London, Mar 17 : Scientists from the University of California, San Diego and Oak Ridge National Laboratory, have discovered the mechanism by which a genetic circuit in HIV controls whether the virus stays dormant or turns on.
This new insight has led the scientists to successfully turning the virus dormant, showing promise for HIV therapy and understanding of cellular decisions.
The study was led by Leor S. Weinberger, professor of chemistry and biochemistry at UC San Diego, with Michael L. Simpson of Oak Ridge National Laboratory and Roy D. Dar of the University of Tennessee, Knoxville, who claimed to show how a developmental decision between HIV's two "replication fates" is made.
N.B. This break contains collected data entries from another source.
[flow/config.mk]
export PLATFORM = sky130hd
export DESIGN_NAME = top_del_m_0
export DESIGN_NICKNAME = top_del_m_0
export VERILOG_FILES = /design/flow/design.v
export SDC_FILE = /design/flow/constraint.sdc
export NUM_CORES = 4
export LEC_CHECK = 1
export CORE_UTILIZATION = 40
[flow/constraint.sdc]
current_design top_del_m_0

set clk_period 11.6
set clk_io_pct 0.2

create_clock -name clk0 -period $clk_period [get_ports {aclk}]

set non_clock_inputs [all_inputs -no_clocks]
set_input_delay [expr $clk_period * $clk_io_pct] -clock clk0 $non_clock_inputs
set_output_delay [expr $clk_period * $clk_io_pct] -clock clk0 [all_outputs]
[flow/design.v]
module del_m(
	input aclk,
	input aresetn,
	input 	[28 : 0]	tap_i,
	input 	[28 : 0]	tap_q,
	output	[15 : 0]	out_i,
	output	[15 : 0]	out_q
);
	wire	[15 : 0]	tap_i_w = tap_i[28:13];
	wire	[15 : 0]	tap_q_w = tap_q[28:13];
	reg signed		[15 : 0]	delay_i0;
	reg signed		[15 : 0]	delay_q0;
	reg signed		[15 : 0]	delay_i1;
	reg signed		[15 : 0]	delay_q1;
	always@(posedge aclk or negedge aresetn)begin
		if(!aresetn)begin
			delay_i0 <= 16'd0;
			delay_i1 <= 16'd0;
			delay_q0 <= 16'd0;
			delay_q1 <= 16'd0;
		end else begin
			delay_i0 <= tap_i_w;
			delay_i1 <= delay_i0;
			delay_q0 <= tap_q_w;
			delay_q1 <= -delay_q0;
		end
	end
	reg signed		[16 : 0]	s1;
	reg signed		[16 : 0]	s2;
	reg signed		[16 : 0]	s3;
	reg signed		[15 : 0]	d1;
	reg signed		[15 : 0]	d2;
	reg signed		[15 : 0]	d3;
	reg signed		[32 : 0]	m1;
	reg signed		[32 : 0]	m2;
	reg signed		[32 : 0]	m3;
	reg signed		[33 : 0]	s4;
	reg signed		[33 : 0]	s5;
	always@(posedge aclk or negedge aresetn)begin
		if(!aresetn)begin
			s1 <= 17'd0;
			s2 <= 17'd0;
			s3 <= 17'd0;
			d1 <= 16'd0;
			d2 <= 16'd0;
			d3 <= 16'd0;
		end else begin
			s1 <= $signed(delay_q0) + $signed(delay_i0);
			s2 <= $signed(delay_i1) - $signed(delay_q1);
			s3 <= $signed(delay_i1) + $signed(delay_q1);
			d1 <= delay_q0;
			d2 <= delay_i0;
			d3 <= delay_q1;
			m1 <= $signed(d3) * $signed(s1);
			m2 <= $signed(d1) * $signed(s2);
			m3 <= $signed(d2) * $signed(s3);
			s4 <= $signed(m1) - $signed(m3);
			s5 <= $signed(m1) + $signed(m2);
		end
	end
	assign out_i = s4[33:18];
	assign out_q = s5[33:18];
endmodule
module top_del_m_0 
(
    input             aclk ,
    input             aresetn ,
    input      [28:0] tap_i ,
    input      [28:0] tap_q ,
    output     [15:0] out_i ,
    output     [15:0] out_q
) ;
    del_m del_m (
        .aclk(aclk) ,
        .aresetn(aresetn) ,
        .tap_i(tap_i) ,
        .tap_q(tap_q) ,
        .out_i(out_i) ,
        .out_q(out_q)
    );
endmodule
[flow/run.sh]
#!/bin/bash
# OpenROAD 26Q1-2900-gdf79404cd8, Yosys 0.63+post, stock flow scripts
make -C /OpenROAD-flow-scripts/flow DESIGN_CONFIG=/design/flow/config.mk WORK_HOME=/design/flow/orfs finish
==> flow_metrics.env <==
# flow metrics
export IMPL_wl_um=100000
export IMPL_die_w_um=330
export IMPL_openroad_warnings=69
export IMPL_slew_viol_final=0
export IMPL_synth_top_flop_cell="dfrtp_1"
export IMPL_clock_latency_ns=0.56
export IMPL_drive_above_1_share_pct=3.35
export IMPL_ioPinCount=92
export IMPL_path_cells="nand2_1 -> inv_1 -> fa_1 -> fa_1 -> inv_1 -> fa_1 -> fa_1 -> inv_1 -> fa_1 -> inv_1 -> fa_1 -> inv_1 -> ha_1 -> and3_1 -> nand3_1 -> a21oi_1 -> o221ai_2 -> a21oi_1 -> nor4_1 -> a311oi_1"
export IMPL_ys_types=87
export IMPL_synthArstFlopShare_pct=52.5
export IMPL_ys_ff=276
export IMPL_path_buffers=5
export IMPL_cts_sinks=276
export IMPL_cp_required_ns=11.93
export IMPL_period_used_pct=62.6
export IMPL_grt_start_max_net_pins=105
export IMPL_worstMarginPinSlew_ns=0.931
export IMPL_synth_area_top_cells="fa_1, ha_1, edfxtp_1"
export IMPL_yosys_area_mm2=0.0431
export IMPL_edf_count=131
export IMPL_cts_setup_buffers=0
export IMPL_rsz0062_at_grt="no"
export IMPL_yosys_warnings=1
export IMPL_drt_iter0_markers=1258
export IMPL_end_kind="flip-flop"
export IMPL_antenna_found_initial=0
export IMPL_worst_path_max_delay_cell="fa_1"
export IMPL_dr_pass1_iters=5
export IMPL_crit_family="adder cells"
export IMPL_htreeDepth=2
export IMPL_path_class="reg2reg"
export IMPL_postSynthCellCount=4344
export IMPL_hold_class="reg2reg"
export IMPL_core_area_mm2=0.107
export IMPL_clockBufferDepth=3
export IMPL_globalplace_congestion=0.927
export IMPL_viasPerCell=4.93
export IMPL_grt_overflow=0
export IMPL_area_growth_pct=8.31
export IMPL_die_area_mm2=0.109
export IMPL_numCtsBuffers=35
export IMPL_setup_tns_ns=0
export IMPL_crit_path_max_fanout=17
export IMPL_cp_start_kind="flip-flop"
export IMPL_numPortBuffers=65
export IMPL_top_cell_area_share_pct=38.6
export IMPL_outcome="completed"
export IMPL_syn_cell_area_mm2=0.0431
export IMPL_drc=0
export IMPL_fin_crit_ns=7.26
export IMPL_arrival_ns=7.60
export IMPL_most_common_cell="inv_1"
export IMPL_grt_usage_pct=21.3
export IMPL_max_cap_violations=0
export IMPL_grt_pass1_wl_um=169000
export IMPL_top_area_cell="fa_1"
export IMPL_ant_nets=0
export IMPL_yosys_stat_cells=4344
export IMPL_clk_pin_slew_ns=0.06
export IMPL_cts_root_buf="clkbuf_16"
export IMPL_cts_tree="yes"
export IMPL_hold_worst_slack_ns=0.399
export IMPL_common_cells="inv_1, fa_1, nand2_1"
export IMPL_fp_util_pct=40.3
export IMPL_postSynthSeqShare_pct=17.5
export IMPL_fmax_ghz=0.138
export IMPL_n_antenna_cell=0
export IMPL_die_h_um=330
export IMPL_setup_viol=0
export IMPL_hold_viol=0
export IMPL_grt_pass1_vias=30800
export IMPL_relSlewSlack_pct=37.0
export IMPL_hpwl_um=80200
export IMPL_syn_avg_cell_area_um2=9.93
export IMPL_wl_per_cell_um=17.3
export IMPL_cts_resized=0
export IMPL_finClkSkew_ns=0.0222
export IMPL_row_count=120
export IMPL_ctsHoldBuffers=0
export IMPL_cpMostUsedCell="fa_1"
export IMPL_vias=28700
export IMPL_max_stage_delay_ns=0.89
The researchers measured the level of "noise" or randomness in HIV gene expression and used this noise to explore how HIV makes a decision to replicate or remain dormant.
This mechanism is similar to locating a radio station by tuning in on regions with the most static.
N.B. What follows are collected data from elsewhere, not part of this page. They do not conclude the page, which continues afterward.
**design.v**
```verilog
module data_io
(
	input             clk_sys,
	input             SPI_SCK,
	input             SPI_SS2,
	input             SPI_SS4,
	input             SPI_DI,
	inout             SPI_DO,
	input             QCSn,
	input             QSCK,
	input       [3:0] QDAT,
	input             clkref_n,  
	output reg        ioctl_download = 0,  
	output reg        ioctl_upload = 0,    
	output reg  [7:0] ioctl_index,         
	output reg        ioctl_wr,            
	output reg [24:0] ioctl_addr,
	output reg  [7:0] ioctl_dout,
	input       [7:0] ioctl_din,
	output reg [23:0] ioctl_fileext,       
	output reg [31:0] ioctl_filesize       
);
parameter START_ADDR = 25'd0;
parameter ROM_DIRECT_UPLOAD = 0;
parameter USE_QSPI = 0;
reg  [7:0] data_w;
reg  [7:0] data_w2  = 0;
reg  [7:0] data_w3  = 0;
reg  [3:0] cnt;
reg        rclk   = 0;
reg        rclk2  = 0;
reg        rclk3  = 0;
reg        addr_reset = 0;
reg        downloading_reg = 0;
reg        uploading_reg = 0;
reg        reg_do;
localparam DIO_FILE_TX      = 8'h53;
localparam DIO_FILE_TX_DAT  = 8'h54;
localparam DIO_FILE_INDEX   = 8'h55;
localparam DIO_FILE_INFO    = 8'h56;
localparam DIO_FILE_RX      = 8'h57;
localparam DIO_FILE_RX_DAT  = 8'h58;
localparam QSPI_READ        = 8'h40;
localparam QSPI_WRITE       = 8'h41;
assign SPI_DO = reg_do;
always@(negedge SPI_SCK or posedge SPI_SS2) begin : SPI_TRANSMITTER
	reg [7:0] dout_r;
	if(SPI_SS2) begin
		reg_do <= 1'bZ;
	end else begin
		if (cnt == 15) dout_r <= ioctl_din;
		reg_do <= dout_r[~cnt[2:0]];
	end
end
always@(posedge SPI_SCK, posedge SPI_SS2) begin : SPI_RECEIVER
	reg  [6:0] sbuf;
	reg [24:0] addr;
	reg  [7:0] cmd;
	reg  [5:0] bytecnt;
	if(SPI_SS2) begin
		bytecnt <= 0;
		cnt <= 0;
	end	else begin
		if(cnt != 15) sbuf <= { sbuf[5:0], SPI_DI};
		if(cnt != 15) cnt <= cnt + 1'd1;
			else cnt <= 8;
		if(cnt == 7) cmd <= {sbuf, SPI_DI};
		if(cnt == 15) begin
			case (cmd)
			DIO_FILE_TX: begin
				if(SPI_DI) begin
					addr_reset <= ~addr_reset;
					downloading_reg <= 1;
				end else begin
					downloading_reg <= 0;
				end
			end
			DIO_FILE_RX: begin
				if(SPI_DI) begin
					addr_reset <= ~addr_reset;
					uploading_reg <= 1;
				end else begin
					uploading_reg <= 0;
				end
			end
			DIO_FILE_RX_DAT,
			DIO_FILE_TX_DAT: begin
				data_w <= {sbuf, SPI_DI};
				rclk <= ~rclk;
			end
			DIO_FILE_INDEX: ioctl_index <= {sbuf, SPI_DI};
			DIO_FILE_INFO: begin
				bytecnt <= bytecnt + 1'd1;
				case (bytecnt)
					8'h08: ioctl_fileext[23:16]  <= {sbuf, SPI_DI};
					8'h09: ioctl_fileext[15: 8]  <= {sbuf, SPI_DI};
					8'h0A: ioctl_fileext[ 7: 0]  <= {sbuf, SPI_DI};
					8'h1C: ioctl_filesize[ 7: 0] <= {sbuf, SPI_DI};
					8'h1D: ioctl_filesize[15: 8] <= {sbuf, SPI_DI};
					8'h1E: ioctl_filesize[23:16] <= {sbuf, SPI_DI};
					8'h1F: ioctl_filesize[31:24] <= {sbuf, SPI_DI};
				endcase
			end
			endcase
		end
	end
end
generate if (ROM_DIRECT_UPLOAD == 1) begin
always@(posedge SPI_SCK, posedge SPI_SS4) begin : SPI_DIRECT_RECEIVER
	reg  [6:0] sbuf2;
	reg  [2:0] cnt2;
	reg  [9:0] bytecnt;
	if(SPI_SS4) begin
		cnt2 <= 0;
		bytecnt <= 0;
	end else begin
		if(cnt2 != 7)
			sbuf2 <= { sbuf2[5:0], SPI_DO };
		cnt2 <= cnt2 + 1'd1;
		if(cnt2 == 7) begin
			bytecnt <= bytecnt + 1'd1;
			if (bytecnt == 513) bytecnt <= 0;
			if (~bytecnt[9]) begin
				data_w2 <= {sbuf2, SPI_DO};
				rclk2 <= ~rclk2;
			end
		end
	end
end
end
endgenerate
generate if (USE_QSPI == 1) begin
always@(negedge QSCK, posedge QCSn) begin : QSPI_RECEIVER
	reg nibble_lo;
	reg cmd_got;
	reg cmd_write;
	if (QCSn) begin
		cmd_got <= 0;
		cmd_write <= 0;
		nibble_lo <= 0;
	end else begin
		nibble_lo <= ~nibble_lo;
		if (nibble_lo) begin
			data_w3[3:0] <= QDAT;
			if (!cmd_got) begin
				cmd_got <= 1;
				if ({data_w3[7:4], QDAT} == QSPI_WRITE) cmd_write <= 1;
			end else begin
				if (cmd_write) rclk3 <= ~rclk3;
			end
		end else
			data_w3[7:4] <= QDAT;
	end
end
end
endgenerate
always@(posedge clk_sys) begin : DATA_OUT
	reg rclkD, rclkD2;
	reg rclk2D, rclk2D2;
	reg rclk3D, rclk3D2;
	reg addr_resetD, addr_resetD2;
	reg wr_int, wr_int_direct, wr_int_qspi, rd_int;
	reg [24:0] addr;
	reg [31:0] filepos;
	{ rclkD, rclkD2 } <= { rclk, rclkD };
	{ rclk2D ,rclk2D2 } <= { rclk2, rclk2D };
	{ rclk3D ,rclk3D2 } <= { rclk3, rclk3D };
	{ addr_resetD, addr_resetD2 } <= { addr_reset, addr_resetD };
	ioctl_wr <= 0;
	if (!downloading_reg) begin
		ioctl_download <= 0;
		wr_int <= 0;
		wr_int_direct <= 0;
	end
	if (!uploading_reg) begin
		ioctl_upload <= 0;
		rd_int <= 0;
	end
	if (~clkref_n) begin
		rd_int <= 0;
		wr_int <= 0;
		wr_int_direct <= 0;
		wr_int_qspi <= 0;
		if (wr_int || wr_int_direct || wr_int_qspi) begin
			ioctl_dout <= wr_int ? data_w : wr_int_direct ? data_w2 : data_w3;
			ioctl_wr <= 1;
			addr <= addr + 1'd1;
			ioctl_addr <= addr;
		end
		if (rd_int) begin
			ioctl_addr <= ioctl_addr + 1'd1;
		end
	end
	if(addr_resetD ^ addr_resetD2) begin
		addr <= START_ADDR;
		ioctl_addr <= START_ADDR;
		filepos <= 0;
		ioctl_download <= downloading_reg;
		ioctl_upload <= uploading_reg;
	end
	if (rclkD ^ rclkD2) begin
		wr_int <= downloading_reg;
		rd_int <= uploading_reg;
	end
	if (rclk2D ^ rclk2D2 && filepos != ioctl_filesize) begin
		filepos <= filepos + 1'd1;
		wr_int_direct <= 1;
	end
	if (rclk3D ^ rclk3D2) begin
		wr_int_qspi <= downloading_reg;
	end
end
endmodule
```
Thus it gives a new tool for searching cellular, as well as viral, regulation, and for providing knowledge on how other biological decisions are made, particularly how stem cells choose between different developmental fates.
"It's significant for two reasons. First, many researchers are interested in determining which cellular processes generate biological noise. We, instead, asked if the cellular noise could tell us anything about HIV and the cell - and it did," Nature quoted Weinberger, as saying.
"What it told us is how a developmental decision is made by HIV. We still don't understand how developmental decisions are made at the single-cell level -- for example, how a particular stem cell differentiates into many different cell types -- and whether noise can drive this decision. Surprisingly, viruses appear to be good models for understanding this type of cellular decision-making," he said.
For the study, the researchers examined the genetic master circuit of HIV, the Tat circuit, and relied on findings of previous work by Weinberger that showed that it did not function like a standard on-off switch.
The earlier work discovered that the HIV circuit is managed by cellular noise, or random events, activating the circuit for a limited amount of time before it turns off.
In this study, the researchers successfully exploited this noise in the HIV Tat circuit fro calculating the time for which HIV remained activated in the cell, and inferred that the time spent in the active state propelled HIV's decision to destroy the cell or not.
Later the researchers elevated the levels of the native cellular gene SirT1 (a gene implicated in aging) for reducing the lifespan of the HIV virus and force HIV-infected cells to go dormant.
Studies are being carried out so that this approach can be used for anti-HIV therapy.
The findings of this study are published in the latest issue of the journal Nature Genetics.